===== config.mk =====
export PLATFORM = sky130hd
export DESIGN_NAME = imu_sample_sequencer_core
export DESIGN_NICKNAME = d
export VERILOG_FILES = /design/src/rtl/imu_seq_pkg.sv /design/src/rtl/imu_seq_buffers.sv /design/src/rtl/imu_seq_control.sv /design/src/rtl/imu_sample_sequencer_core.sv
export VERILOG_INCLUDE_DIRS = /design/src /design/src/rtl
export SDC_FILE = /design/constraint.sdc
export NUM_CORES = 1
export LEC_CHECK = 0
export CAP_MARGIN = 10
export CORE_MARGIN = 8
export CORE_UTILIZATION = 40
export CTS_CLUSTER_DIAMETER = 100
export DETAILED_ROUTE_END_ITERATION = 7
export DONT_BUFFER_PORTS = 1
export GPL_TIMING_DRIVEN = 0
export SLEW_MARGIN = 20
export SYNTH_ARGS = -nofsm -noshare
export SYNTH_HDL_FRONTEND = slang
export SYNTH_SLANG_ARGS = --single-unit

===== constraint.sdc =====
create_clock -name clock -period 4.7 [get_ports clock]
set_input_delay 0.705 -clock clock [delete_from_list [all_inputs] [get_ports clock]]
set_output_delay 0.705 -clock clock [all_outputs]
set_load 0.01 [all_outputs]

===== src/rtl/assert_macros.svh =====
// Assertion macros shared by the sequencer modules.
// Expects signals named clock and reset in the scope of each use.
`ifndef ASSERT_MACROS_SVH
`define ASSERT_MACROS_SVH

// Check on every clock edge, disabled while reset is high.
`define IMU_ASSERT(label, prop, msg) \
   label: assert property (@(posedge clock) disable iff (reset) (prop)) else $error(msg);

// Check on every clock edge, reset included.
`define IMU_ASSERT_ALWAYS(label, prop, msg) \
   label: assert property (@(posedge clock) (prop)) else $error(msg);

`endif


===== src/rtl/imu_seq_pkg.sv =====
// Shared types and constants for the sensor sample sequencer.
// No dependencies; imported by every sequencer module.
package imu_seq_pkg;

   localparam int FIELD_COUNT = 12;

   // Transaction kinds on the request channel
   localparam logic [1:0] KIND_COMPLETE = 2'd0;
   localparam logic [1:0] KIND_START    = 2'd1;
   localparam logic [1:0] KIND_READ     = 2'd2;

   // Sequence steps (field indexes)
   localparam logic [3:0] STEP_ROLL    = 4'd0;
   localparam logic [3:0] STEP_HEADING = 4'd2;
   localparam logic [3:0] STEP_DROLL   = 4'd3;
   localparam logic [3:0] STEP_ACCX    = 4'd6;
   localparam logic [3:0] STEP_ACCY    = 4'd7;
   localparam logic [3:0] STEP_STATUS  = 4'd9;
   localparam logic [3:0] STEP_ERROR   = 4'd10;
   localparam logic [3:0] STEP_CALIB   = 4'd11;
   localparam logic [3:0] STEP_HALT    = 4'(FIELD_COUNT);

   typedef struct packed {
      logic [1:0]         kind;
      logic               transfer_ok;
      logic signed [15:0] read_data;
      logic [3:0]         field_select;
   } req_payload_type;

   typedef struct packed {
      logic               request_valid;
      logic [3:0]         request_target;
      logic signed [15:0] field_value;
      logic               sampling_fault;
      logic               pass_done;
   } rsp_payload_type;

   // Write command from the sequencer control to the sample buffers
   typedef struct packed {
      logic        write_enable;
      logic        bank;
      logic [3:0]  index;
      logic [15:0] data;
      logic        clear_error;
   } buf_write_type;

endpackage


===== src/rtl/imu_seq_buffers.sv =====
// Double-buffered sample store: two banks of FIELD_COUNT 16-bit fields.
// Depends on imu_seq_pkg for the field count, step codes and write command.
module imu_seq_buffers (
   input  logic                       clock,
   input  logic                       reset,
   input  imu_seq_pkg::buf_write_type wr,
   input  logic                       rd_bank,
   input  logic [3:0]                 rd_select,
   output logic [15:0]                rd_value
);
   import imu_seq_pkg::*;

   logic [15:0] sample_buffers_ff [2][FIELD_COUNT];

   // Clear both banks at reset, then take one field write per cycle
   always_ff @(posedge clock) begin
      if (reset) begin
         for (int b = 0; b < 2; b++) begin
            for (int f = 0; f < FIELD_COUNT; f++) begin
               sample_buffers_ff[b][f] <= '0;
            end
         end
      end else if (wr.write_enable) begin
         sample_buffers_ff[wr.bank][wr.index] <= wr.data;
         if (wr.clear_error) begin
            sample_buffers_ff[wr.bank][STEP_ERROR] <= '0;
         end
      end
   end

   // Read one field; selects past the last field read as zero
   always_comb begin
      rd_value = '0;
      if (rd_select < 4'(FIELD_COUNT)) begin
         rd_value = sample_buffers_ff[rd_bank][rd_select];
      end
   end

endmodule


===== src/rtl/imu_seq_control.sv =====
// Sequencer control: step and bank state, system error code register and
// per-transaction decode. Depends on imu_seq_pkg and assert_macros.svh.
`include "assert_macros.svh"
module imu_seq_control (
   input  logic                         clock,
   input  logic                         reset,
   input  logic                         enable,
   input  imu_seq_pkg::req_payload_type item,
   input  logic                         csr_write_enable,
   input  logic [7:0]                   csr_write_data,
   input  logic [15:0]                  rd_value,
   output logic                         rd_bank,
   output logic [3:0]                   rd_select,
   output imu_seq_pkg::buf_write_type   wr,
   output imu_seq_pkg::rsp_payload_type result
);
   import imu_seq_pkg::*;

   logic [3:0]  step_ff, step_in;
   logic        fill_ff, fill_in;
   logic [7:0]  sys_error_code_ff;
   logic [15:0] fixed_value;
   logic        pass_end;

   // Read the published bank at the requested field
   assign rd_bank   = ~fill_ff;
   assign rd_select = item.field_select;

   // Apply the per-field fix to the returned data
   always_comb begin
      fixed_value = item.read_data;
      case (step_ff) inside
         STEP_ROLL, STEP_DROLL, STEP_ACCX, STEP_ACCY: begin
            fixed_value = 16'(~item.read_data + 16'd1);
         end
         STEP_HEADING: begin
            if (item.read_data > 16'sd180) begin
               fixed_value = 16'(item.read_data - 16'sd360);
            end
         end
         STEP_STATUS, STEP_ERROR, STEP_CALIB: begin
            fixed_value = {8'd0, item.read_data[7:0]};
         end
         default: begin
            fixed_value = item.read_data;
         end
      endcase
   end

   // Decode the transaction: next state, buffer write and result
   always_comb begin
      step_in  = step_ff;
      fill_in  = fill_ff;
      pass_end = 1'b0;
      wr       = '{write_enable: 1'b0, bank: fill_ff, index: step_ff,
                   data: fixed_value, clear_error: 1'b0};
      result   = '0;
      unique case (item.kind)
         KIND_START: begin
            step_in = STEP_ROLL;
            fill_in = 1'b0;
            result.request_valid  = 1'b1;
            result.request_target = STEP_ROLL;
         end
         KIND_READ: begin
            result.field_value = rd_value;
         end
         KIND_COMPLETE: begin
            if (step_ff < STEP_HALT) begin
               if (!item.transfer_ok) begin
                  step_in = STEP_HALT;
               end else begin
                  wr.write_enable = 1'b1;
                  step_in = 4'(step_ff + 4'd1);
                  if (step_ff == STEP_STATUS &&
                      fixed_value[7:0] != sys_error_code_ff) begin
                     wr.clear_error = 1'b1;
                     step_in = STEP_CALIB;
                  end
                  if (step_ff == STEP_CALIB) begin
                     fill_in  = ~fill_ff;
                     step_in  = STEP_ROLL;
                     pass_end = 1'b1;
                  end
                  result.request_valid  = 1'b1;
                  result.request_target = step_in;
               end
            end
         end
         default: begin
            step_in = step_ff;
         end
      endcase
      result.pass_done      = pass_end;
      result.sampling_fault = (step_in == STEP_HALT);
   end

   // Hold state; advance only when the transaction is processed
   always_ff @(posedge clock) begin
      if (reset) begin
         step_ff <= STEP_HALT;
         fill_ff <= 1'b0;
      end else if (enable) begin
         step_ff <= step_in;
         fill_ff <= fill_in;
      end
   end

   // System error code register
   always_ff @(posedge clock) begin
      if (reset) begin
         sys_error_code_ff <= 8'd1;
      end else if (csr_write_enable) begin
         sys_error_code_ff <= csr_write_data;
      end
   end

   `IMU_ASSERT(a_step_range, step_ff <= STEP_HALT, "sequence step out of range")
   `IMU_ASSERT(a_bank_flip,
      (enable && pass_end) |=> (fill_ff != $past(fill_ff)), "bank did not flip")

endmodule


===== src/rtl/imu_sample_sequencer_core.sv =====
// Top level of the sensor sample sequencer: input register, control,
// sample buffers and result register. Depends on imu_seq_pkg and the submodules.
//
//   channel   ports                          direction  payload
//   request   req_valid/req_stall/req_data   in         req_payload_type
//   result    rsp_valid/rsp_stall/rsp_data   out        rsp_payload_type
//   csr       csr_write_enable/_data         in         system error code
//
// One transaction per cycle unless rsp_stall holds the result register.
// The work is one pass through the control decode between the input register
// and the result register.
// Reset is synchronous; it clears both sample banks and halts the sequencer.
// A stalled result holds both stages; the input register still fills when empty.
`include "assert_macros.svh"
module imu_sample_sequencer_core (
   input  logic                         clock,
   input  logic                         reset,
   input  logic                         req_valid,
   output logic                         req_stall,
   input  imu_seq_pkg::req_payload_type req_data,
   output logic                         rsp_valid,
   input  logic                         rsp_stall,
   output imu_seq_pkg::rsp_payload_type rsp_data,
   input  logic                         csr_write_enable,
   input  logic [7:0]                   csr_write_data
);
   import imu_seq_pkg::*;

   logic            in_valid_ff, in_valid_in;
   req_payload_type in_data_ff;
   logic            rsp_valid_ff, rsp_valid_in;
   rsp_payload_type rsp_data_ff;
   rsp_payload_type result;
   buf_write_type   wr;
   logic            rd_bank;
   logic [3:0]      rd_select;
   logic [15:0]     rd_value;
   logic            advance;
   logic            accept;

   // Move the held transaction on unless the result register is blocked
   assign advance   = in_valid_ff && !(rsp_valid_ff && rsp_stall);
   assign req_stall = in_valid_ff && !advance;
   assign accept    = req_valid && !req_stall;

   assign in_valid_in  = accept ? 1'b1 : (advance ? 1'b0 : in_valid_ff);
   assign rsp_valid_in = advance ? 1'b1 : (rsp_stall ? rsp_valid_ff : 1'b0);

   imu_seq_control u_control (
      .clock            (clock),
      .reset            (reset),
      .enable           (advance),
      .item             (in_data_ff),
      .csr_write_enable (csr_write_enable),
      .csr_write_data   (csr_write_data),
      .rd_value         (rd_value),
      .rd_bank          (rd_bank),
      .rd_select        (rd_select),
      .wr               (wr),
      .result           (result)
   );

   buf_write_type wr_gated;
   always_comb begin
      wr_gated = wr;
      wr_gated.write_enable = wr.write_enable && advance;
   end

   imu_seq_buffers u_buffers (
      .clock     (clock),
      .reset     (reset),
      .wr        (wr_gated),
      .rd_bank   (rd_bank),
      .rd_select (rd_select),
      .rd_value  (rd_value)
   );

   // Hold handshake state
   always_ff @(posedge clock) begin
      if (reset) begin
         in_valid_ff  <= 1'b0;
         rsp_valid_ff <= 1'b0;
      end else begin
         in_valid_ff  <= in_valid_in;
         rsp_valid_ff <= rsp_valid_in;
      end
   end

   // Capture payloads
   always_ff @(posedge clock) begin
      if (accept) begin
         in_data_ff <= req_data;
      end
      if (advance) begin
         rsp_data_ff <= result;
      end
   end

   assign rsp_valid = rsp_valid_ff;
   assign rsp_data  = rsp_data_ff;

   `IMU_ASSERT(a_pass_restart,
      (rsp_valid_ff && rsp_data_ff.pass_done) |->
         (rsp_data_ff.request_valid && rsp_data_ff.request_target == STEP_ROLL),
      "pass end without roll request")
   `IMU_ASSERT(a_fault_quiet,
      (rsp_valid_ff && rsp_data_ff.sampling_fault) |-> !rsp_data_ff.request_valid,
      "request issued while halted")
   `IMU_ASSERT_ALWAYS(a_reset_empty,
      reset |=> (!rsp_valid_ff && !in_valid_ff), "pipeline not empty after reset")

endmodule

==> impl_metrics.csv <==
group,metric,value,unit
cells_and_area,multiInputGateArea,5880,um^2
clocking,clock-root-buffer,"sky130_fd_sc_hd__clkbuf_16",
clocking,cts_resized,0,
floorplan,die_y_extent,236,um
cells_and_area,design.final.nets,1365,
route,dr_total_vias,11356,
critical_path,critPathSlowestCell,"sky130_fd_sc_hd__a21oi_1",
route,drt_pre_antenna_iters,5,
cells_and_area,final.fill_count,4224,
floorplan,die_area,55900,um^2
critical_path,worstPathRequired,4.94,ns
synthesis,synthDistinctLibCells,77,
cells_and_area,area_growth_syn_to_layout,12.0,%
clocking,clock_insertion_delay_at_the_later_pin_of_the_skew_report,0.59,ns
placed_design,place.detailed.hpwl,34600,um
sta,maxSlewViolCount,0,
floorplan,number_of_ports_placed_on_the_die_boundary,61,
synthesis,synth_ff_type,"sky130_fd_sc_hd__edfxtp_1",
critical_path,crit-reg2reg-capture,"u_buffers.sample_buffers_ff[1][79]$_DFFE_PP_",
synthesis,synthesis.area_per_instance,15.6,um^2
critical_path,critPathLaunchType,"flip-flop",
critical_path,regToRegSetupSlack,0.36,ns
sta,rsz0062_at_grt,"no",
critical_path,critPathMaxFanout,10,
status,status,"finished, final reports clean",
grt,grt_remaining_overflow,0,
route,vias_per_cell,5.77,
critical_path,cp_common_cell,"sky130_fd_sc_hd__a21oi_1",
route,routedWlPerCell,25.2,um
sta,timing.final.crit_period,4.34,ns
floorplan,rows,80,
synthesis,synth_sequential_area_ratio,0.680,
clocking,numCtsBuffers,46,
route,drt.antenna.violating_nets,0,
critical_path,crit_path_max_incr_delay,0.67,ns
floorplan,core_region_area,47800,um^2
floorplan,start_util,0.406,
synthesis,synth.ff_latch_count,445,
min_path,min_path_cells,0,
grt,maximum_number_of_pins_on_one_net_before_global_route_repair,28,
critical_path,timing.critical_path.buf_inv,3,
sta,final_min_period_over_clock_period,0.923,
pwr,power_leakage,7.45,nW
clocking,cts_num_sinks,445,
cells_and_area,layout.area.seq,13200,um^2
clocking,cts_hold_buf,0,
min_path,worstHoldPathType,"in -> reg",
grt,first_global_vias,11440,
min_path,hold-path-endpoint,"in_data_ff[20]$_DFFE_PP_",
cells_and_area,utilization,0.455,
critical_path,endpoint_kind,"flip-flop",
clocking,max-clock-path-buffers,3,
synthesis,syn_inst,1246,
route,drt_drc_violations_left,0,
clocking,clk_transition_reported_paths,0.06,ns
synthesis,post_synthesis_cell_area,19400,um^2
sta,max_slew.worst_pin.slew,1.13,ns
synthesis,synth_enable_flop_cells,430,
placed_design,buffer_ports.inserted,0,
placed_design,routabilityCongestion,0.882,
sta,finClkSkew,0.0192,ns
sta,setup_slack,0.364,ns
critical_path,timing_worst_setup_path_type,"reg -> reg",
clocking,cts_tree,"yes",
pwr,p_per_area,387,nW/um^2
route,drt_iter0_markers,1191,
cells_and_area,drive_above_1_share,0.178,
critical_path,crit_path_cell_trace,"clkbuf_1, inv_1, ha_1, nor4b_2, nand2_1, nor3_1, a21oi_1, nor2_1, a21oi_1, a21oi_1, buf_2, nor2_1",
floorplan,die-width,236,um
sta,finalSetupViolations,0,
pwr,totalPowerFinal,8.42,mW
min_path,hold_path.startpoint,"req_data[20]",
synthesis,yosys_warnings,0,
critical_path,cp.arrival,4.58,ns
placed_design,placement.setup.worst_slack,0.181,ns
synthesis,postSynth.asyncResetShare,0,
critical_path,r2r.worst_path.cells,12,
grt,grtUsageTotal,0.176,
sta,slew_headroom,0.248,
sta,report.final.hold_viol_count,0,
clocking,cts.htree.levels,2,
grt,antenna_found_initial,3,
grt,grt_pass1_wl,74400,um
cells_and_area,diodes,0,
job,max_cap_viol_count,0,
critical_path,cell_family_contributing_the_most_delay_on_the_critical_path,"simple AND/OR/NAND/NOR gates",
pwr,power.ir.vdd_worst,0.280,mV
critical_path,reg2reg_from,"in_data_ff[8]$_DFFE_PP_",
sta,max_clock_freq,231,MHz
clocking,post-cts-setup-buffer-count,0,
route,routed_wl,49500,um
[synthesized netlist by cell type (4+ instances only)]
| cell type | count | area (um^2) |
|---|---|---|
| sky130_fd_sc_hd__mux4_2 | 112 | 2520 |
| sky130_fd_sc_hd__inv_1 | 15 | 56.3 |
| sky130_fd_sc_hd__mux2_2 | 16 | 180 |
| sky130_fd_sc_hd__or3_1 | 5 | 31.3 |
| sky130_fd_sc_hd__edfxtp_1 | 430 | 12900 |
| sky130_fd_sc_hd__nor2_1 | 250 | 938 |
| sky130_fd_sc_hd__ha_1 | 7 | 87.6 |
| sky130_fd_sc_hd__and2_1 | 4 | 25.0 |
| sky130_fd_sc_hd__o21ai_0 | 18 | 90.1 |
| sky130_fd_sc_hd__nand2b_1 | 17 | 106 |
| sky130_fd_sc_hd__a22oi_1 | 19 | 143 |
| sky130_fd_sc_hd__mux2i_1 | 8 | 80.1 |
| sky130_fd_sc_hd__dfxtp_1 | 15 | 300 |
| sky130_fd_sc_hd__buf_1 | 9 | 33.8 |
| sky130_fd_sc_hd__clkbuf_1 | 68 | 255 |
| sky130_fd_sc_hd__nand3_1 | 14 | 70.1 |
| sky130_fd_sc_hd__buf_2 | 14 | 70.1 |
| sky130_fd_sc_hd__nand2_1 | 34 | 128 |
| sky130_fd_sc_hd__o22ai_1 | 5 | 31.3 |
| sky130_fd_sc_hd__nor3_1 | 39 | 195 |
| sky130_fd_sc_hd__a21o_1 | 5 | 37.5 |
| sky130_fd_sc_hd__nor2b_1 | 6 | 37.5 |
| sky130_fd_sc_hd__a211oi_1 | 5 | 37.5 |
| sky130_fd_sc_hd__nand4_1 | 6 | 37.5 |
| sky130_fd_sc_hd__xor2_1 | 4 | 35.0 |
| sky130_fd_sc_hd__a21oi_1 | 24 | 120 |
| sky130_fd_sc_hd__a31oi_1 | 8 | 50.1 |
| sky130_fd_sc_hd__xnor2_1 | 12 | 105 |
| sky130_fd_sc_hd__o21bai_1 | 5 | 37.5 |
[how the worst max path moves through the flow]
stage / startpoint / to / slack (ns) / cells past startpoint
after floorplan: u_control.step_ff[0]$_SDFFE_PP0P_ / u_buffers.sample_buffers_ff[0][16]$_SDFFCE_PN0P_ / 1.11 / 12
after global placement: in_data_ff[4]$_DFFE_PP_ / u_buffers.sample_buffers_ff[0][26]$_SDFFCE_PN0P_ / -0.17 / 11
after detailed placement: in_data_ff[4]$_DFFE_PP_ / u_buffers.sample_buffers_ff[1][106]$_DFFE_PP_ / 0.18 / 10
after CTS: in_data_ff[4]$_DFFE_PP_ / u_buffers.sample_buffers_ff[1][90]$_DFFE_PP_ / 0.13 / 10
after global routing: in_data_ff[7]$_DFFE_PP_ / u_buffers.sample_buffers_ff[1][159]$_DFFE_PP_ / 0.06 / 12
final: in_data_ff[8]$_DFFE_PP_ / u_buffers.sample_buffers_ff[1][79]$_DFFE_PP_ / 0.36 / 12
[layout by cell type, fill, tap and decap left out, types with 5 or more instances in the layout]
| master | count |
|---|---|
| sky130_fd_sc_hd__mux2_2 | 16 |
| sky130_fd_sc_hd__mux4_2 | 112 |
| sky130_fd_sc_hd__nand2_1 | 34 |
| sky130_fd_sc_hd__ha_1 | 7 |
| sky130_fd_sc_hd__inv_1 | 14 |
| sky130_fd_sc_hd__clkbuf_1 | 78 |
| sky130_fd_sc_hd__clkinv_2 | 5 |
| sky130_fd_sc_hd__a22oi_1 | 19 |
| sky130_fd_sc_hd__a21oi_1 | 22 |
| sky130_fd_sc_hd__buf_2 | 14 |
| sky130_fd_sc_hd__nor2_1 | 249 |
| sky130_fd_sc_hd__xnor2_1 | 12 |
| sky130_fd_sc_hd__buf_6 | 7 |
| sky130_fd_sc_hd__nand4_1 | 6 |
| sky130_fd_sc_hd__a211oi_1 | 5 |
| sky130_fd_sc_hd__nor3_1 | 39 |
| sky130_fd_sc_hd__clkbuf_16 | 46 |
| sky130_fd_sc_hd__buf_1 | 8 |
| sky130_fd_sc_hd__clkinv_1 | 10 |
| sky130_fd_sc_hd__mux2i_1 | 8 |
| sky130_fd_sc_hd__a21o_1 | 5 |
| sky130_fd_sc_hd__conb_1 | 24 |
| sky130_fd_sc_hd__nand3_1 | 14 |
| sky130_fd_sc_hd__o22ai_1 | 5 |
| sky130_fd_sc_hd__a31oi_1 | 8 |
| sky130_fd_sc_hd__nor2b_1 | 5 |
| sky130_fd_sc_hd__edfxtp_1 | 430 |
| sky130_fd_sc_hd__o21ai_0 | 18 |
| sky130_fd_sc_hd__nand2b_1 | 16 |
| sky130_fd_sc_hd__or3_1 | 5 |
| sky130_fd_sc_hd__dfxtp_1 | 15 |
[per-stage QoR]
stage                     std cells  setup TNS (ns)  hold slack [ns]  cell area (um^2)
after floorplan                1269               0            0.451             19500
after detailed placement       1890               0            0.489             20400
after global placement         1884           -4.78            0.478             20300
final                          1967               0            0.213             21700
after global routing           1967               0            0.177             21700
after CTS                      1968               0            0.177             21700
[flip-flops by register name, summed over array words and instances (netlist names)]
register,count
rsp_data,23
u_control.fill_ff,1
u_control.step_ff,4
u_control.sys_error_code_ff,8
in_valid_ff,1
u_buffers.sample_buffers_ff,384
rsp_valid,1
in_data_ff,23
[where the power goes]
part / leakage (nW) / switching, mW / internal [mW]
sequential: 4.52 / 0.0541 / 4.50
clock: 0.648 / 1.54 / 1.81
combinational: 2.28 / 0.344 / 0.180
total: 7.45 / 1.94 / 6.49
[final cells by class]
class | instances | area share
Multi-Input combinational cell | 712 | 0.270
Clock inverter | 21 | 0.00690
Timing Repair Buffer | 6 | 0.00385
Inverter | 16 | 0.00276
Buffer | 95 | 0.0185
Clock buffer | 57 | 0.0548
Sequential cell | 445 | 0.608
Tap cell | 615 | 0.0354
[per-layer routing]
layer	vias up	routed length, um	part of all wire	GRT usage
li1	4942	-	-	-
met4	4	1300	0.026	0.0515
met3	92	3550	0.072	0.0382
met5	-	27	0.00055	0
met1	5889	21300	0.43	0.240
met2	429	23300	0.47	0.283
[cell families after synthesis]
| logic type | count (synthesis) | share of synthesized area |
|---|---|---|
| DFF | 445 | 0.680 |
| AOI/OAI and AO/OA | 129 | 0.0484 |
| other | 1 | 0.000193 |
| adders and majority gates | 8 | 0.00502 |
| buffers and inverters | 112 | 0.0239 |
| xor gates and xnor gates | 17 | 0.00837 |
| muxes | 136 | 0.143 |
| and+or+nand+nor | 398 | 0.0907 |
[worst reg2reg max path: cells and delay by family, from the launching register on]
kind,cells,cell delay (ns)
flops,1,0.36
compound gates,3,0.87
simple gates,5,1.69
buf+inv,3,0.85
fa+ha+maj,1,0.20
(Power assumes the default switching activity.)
****************************************
Assigned task: Among the lines above, repeat exactly those from the line with "edge, reset included." to the line with "the request channel", counting both ends.

Response to the task:
// Check on every clock edge, reset included.
`define IMU_ASSERT_ALWAYS(label, prop, msg) \
   label: assert property (@(posedge clock) (prop)) else $error(msg);

`endif


===== src/rtl/imu_seq_pkg.sv =====
// Shared types and constants for the sensor sample sequencer.
// No dependencies; imported by every sequencer module.
package imu_seq_pkg;

   localparam int FIELD_COUNT = 12;

   // Transaction kinds on the request channel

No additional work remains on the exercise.